==> src/design/forwardSelect.sv <==
`timescale 1ns/1ps
`include "hazard_cfg.svh"

// Bypass multiplexer selects for the ID read port and the EX operand port
module forwardSelect (
	input  hazardPkg::regIdxT idRs,
	input  hazardPkg::regIdxT idRt,
	input  hazardPkg::regIdxT exRd,
	input  hazardPkg::regIdxT mem1Rd,
	input  hazardPkg::regIdxT mem2Rd,
	input  hazardPkg::regIdxT wbRd,
	input  logic              exRegWrite,
	input  logic              mem1RegWrite,
	input  logic              mem2RegWrite,
	input  logic              wbRegWrite,
	output hazardPkg::fwdSelT exRsSel,
	output hazardPkg::fwdSelT exRtSel,
	output hazardPkg::fwdSelT idRsSel,
	output hazardPkg::fwdSelT idRtSel
);

	// Youngest writer wins, EX before MEM1 before MEM2
	function automatic hazardPkg::fwdSelT exOperandSel(input hazardPkg::regIdxT src);
		hazardPkg::fwdSelT sel;
		if (exRegWrite && (exRd == src)) begin
			sel = `FWD_NEAR; // EX result
		end else if (mem1RegWrite && (mem1Rd == src)) begin
			sel = `FWD_MID; // MEM1 result
		end else if (mem2RegWrite && (mem2Rd == src)) begin
			sel = `FWD_FAR; // MEM2 result
		end else begin
			sel = `FWD_NONE;
		end
		return sel;
	endfunction

	// An EX producer stalls ID instead, so the search starts at MEM1
	function automatic hazardPkg::fwdSelT idReadSel(input hazardPkg::regIdxT src);
		hazardPkg::fwdSelT sel;
		if (mem1RegWrite && (mem1Rd == src)) begin
			sel = `FWD_MID; // MEM1 into ID
		end else if (mem2RegWrite && (mem2Rd == src)) begin
			sel = `FWD_FAR; // MEM2 into ID
		end else if (wbRegWrite && (wbRd == src)) begin
			sel = `FWD_NEAR; // WB into ID
		end else begin
			sel = `FWD_NONE;
		end
		return sel;
	endfunction

	always_comb begin
		exRsSel = exOperandSel(idRs);
		exRtSel = exOperandSel(idRt);
	end

	always_comb begin
		idRsSel = idReadSel(idRs);
		idRtSel = idReadSel(idRt);
	end

endmodule

==> src/design/stageTracker.sv <==
`timescale 1ns/1ps
`include "hazard_cfg.svh"

// Write-back descriptors of the instructions in EX, MEM1, MEM2 and WB
module stageTracker (
	input  logic              clk,
	input  logic              arstN,
	input  hazardPkg::regIdxT idRd,
	input  logic              idRegWrite,
	input  logic              idMemRead,
	input  logic              memFlush,
	input  logic              ifIdWr,
	input  logic              idExWr,
	input  logic              exMem1Wr,
	input  logic              mem1Mem2Wr,
	input  logic              mem2WbWr,
	output hazardPkg::regIdxT exRd,
	output hazardPkg::regIdxT mem1Rd,
	output hazardPkg::regIdxT mem2Rd,
	output hazardPkg::regIdxT wbRd,
	output logic              exRegWrite,
	output logic              mem1RegWrite,
	output logic              mem2RegWrite,
	output logic              wbRegWrite,
	output logic              exMemRead,
	output logic              mem1MemRead,
	output logic              mem2MemRead
);

	logic idWritesReg;

	// A write to r0 is architecturally a no-op, so it never enters as a writer
	assign idWritesReg = idRegWrite & (idRd != `REG_ZERO);

	always_ff @(posedge clk or negedge arstN) begin
		if (!arstN) begin
			exRegWrite <= 1'b0;
			exMemRead  <= 1'b0;
		end else if (memFlush) begin
			exRegWrite <= 1'b0; // Squashed by MEM1 exception
			exMemRead  <= 1'b0;
		end else if (idExWr) begin
			if (ifIdWr) begin
				exRegWrite <= idWritesReg;
				exMemRead  <= idMemRead;
			end else begin
				exRegWrite <= 1'b0; // ID held, bubble into EX
				exMemRead  <= 1'b0;
			end
		end
	end

	always_ff @(posedge clk or negedge arstN) begin
		if (!arstN) begin
			mem1RegWrite <= 1'b0;
			mem1MemRead  <= 1'b0;
		end else if (memFlush) begin
			mem1RegWrite <= 1'b0; // Faulting instruction dropped
			mem1MemRead  <= 1'b0;
		end else if (exMem1Wr) begin
			mem1RegWrite <= exRegWrite;
			mem1MemRead  <= exMemRead;
		end
	end

	always_ff @(posedge clk or negedge arstN) begin
		if (!arstN) begin
			mem2RegWrite <= 1'b0;
			mem2MemRead  <= 1'b0;
		end else if (mem1Mem2Wr) begin
			mem2RegWrite <= mem1RegWrite;
			mem2MemRead  <= mem1MemRead;
		end
	end

	always_ff @(posedge clk or negedge arstN) begin
		if (!arstN) begin
			wbRegWrite <= 1'b0;
		end else if (mem2WbWr) begin
			wbRegWrite <= mem2RegWrite;
		end
	end

	// Destination indices only matter while the matching write flag is set
	always_ff @(posedge clk) begin
		if (idExWr) begin
			exRd <= idRd;
		end
		if (exMem1Wr) begin
			mem1Rd <= exRd;
		end
		if (mem1Mem2Wr) begin
			mem2Rd <= mem1Rd;
		end
		if (mem2WbWr) begin
			wbRd <= mem2Rd;
		end
	end

endmodule
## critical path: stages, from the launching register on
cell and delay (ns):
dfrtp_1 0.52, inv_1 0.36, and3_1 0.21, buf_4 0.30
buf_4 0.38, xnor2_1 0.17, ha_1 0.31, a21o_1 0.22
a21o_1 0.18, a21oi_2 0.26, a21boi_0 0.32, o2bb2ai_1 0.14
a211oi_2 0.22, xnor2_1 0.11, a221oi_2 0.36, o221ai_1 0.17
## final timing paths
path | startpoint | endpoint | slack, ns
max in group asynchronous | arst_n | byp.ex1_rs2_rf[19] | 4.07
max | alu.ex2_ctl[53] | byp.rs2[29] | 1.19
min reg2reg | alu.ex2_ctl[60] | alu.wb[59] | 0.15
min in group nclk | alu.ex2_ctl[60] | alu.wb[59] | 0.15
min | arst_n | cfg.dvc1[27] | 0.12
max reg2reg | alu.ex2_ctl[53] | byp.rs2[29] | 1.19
===== config.mk =====
export PLATFORM = sky130hd
export DESIGN_NAME = result_writeback_flat
export DESIGN_NICKNAME = d
export VERILOG_FILES = /design/src/include/rv32_opcodes.svh /design/src/source/rv_isa_pkg.sv /design/src/source/rv_pipe_pkg.sv /design/src/source/pipe_ifs.sv /design/src/source/result_writeback.sv /design/src/flat_wrapper.sv
export SDC_FILE = /design/constraint.sdc
export NUM_CORES = 2
export LEC_CHECK = 0
export BUFFER_PORTS_ARGS = -buffer_cell sky130_fd_sc_hd__buf_2
export CORE_MARGIN = 1.5
export CORE_UTILIZATION = 46
export DETAILED_ROUTE_END_ITERATION = 6
export SYNTH_ARGS = -nofsm -noshare
export SYNTH_HDL_FRONTEND = slang
export SYNTH_SLANG_ARGS = --single-unit

===== constraint.sdc =====
create_clock -name clock -period 2.05 [get_ports clock]
set_input_delay 0.3075 -clock clock [delete_from_list [all_inputs] [get_ports clock]]
set_output_delay 0.3075 -clock clock [all_outputs]
set_load 0.01 [all_outputs]

===== src/include/rv32_opcodes.svh =====
`ifndef RV32_OPCODES_SVH
`define RV32_OPCODES_SVH

`define RV32_LUI    32'b?????????????????????????0110111
`define RV32_AUIPC  32'b?????????????????????????0010111
`define RV32_JAL    32'b?????????????????????????1101111
`define RV32_JALR   32'b?????????????????000?????1100111
`define RV32_BEQ    32'b?????????????????000?????1100011
`define RV32_BNE    32'b?????????????????001?????1100011
`define RV32_BLT    32'b?????????????????100?????1100011
`define RV32_BGE    32'b?????????????????101?????1100011
`define RV32_BLTU   32'b?????????????????110?????1100011
`define RV32_BGEU   32'b?????????????????111?????1100011
`define RV32_ADDI   32'b?????????????????000?????0010011
`define RV32_SLTI   32'b?????????????????010?????0010011
`define RV32_SLTIU  32'b?????????????????011?????0010011
`define RV32_XORI   32'b?????????????????100?????0010011
`define RV32_ORI    32'b?????????????????110?????0010011
`define RV32_ANDI   32'b?????????????????111?????0010011
`define RV32_SLLI   32'b0000000??????????001?????0010011
`define RV32_SRLI   32'b0000000??????????101?????0010011
`define RV32_SRAI   32'b0100000??????????101?????0010011
`define RV32_ADD    32'b0000000??????????000?????0110011
`define RV32_SUB    32'b0100000??????????000?????0110011
`define RV32_SLL    32'b0000000??????????001?????0110011
`define RV32_SLT    32'b0000000??????????010?????0110011
`define RV32_SLTU   32'b0000000??????????011?????0110011
`define RV32_XOR    32'b0000000??????????100?????0110011
`define RV32_SRL    32'b0000000??????????101?????0110011
`define RV32_SRA    32'b0100000??????????101?????0110011
`define RV32_OR     32'b0000000??????????110?????0110011
`define RV32_AND    32'b0000000??????????111?????0110011
`define RV32_MUL    32'b0000001??????????000?????0110011
`define RV32_MULH   32'b0000001??????????001?????0110011
`define RV32_MULHSU 32'b0000001??????????010?????0110011
`define RV32_MULHU  32'b0000001??????????011?????0110011
`define RV32_WFI    32'b00010000010100000000000001110011

`endif


===== src/source/rv_isa_pkg.sv =====
`default_nettype none

package rv_isa_pkg;

	parameter int XLEN = 32;
	parameter int REG_IDX_W = 5;

	typedef enum logic [1:0] {
		FU_ALU,
		FU_MULT,
		FU_BRANCH
	} fu_sel_e;

	typedef enum logic [3:0] {
		ALU_ADD,
		ALU_SUB,
		ALU_SLT,
		ALU_SLTU,
		ALU_AND,
		ALU_OR,
		ALU_XOR,
		ALU_SLL,
		ALU_SRL,
		ALU_SRA
	} alu_op_e;

	typedef enum logic [1:0] {
		MULT,
		MULH,
		MULHSU,
		MULHU
	} mult_op_e;

	typedef enum logic [2:0] {
		BR_EQ,
		BR_NE,
		BR_LT,
		BR_GE,
		BR_LTU,
		BR_GEU,
		BR_JUMP // jal and jalr
	} br_op_e;

	typedef enum logic [1:0] {
		OPA_IS_RS1,
		OPA_IS_PC,
		OPA_IS_ZERO
	} opa_sel_e;

	typedef enum logic [2:0] {
		OPB_IS_RS2,
		OPB_IS_I_IMM,
		OPB_IS_U_IMM,
		OPB_IS_B_IMM,
		OPB_IS_J_IMM
	} opb_sel_e;

	// immediates, sign extended to XLEN
	function automatic logic [XLEN-1:0] i_imm(input logic [31:0] inst);
		return {{20{inst[31]}}, inst[31:20]};
	endfunction

	function automatic logic [XLEN-1:0] u_imm(input logic [31:0] inst);
		return {inst[31:12], 12'b0};
	endfunction

	function automatic logic [XLEN-1:0] b_imm(input logic [31:0] inst);
		return {{19{inst[31]}}, inst[31], inst[7], inst[30:25], inst[11:8], 1'b0};
	endfunction

	function automatic logic [XLEN-1:0] j_imm(input logic [31:0] inst);
		return {{11{inst[31]}}, inst[31], inst[19:12], inst[20], inst[30:21], 1'b0};
	endfunction

endpackage

`default_nettype wire


===== src/source/rv_pipe_pkg.sv =====
`default_nettype none

package rv_pipe_pkg;

	// decode -> execute packet, 90 bits
	typedef struct packed {
		logic [rv_isa_pkg::XLEN-1:0]      pc;
		rv_isa_pkg::fu_sel_e              fu_sel;
		logic [3:0]                       op; // alu, mult or branch op by fu_sel
		rv_isa_pkg::opa_sel_e             opa_sel;
		rv_isa_pkg::opb_sel_e             opb_sel;
		logic [rv_isa_pkg::REG_IDX_W-1:0] rd;
		logic [rv_isa_pkg::REG_IDX_W-1:0] rs1;
		logic [rv_isa_pkg::REG_IDX_W-1:0] rs2;
		logic [rv_isa_pkg::XLEN-1:0]      imm; // already picked for the format
	} decoded_inst_t;

	// execute -> writeback packet, 70 bits
	typedef struct packed {
		logic [rv_isa_pkg::REG_IDX_W-1:0] rd;
		logic [rv_isa_pkg::XLEN-1:0]      value;
		logic                             branch_taken;
		logic [rv_isa_pkg::XLEN-1:0]      branch_target;
	} exec_result_t;

endpackage

`default_nettype wire


===== src/source/pipe_ifs.sv =====
`timescale 1ns/100ps
`default_nettype none


// combinational register file read, x0 reads zero
interface regread_if;
	logic [rv_isa_pkg::REG_IDX_W-1:0] rs1_idx;
	logic [rv_isa_pkg::REG_IDX_W-1:0] rs2_idx;
	logic [rv_isa_pkg::XLEN-1:0]      rs1_data;
	logic [rv_isa_pkg::XLEN-1:0]      rs2_data;

	modport requester(
		output rs1_idx,
		output rs2_idx,
		input  rs1_data,
		input  rs2_data
	);
	modport responder(
		input  rs1_idx,
		input  rs2_idx,
		output rs1_data,
		output rs2_data
	);
endinterface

**What the task requires**.
Every line in the entries above that mentions the word "include" must be shown.

**Result of this exercise**.
`include "hazard_cfg.svh"
`include "hazard_cfg.svh"
export VERILOG_FILES = /design/src/include/rv32_opcodes.svh /design/src/source/rv_isa_pkg.sv /design/src/source/rv_pipe_pkg.sv /design/src/source/pipe_ifs.sv /design/src/source/result_writeback.sv /design/src/flat_wrapper.sv
===== src/include/rv32_opcodes.svh =====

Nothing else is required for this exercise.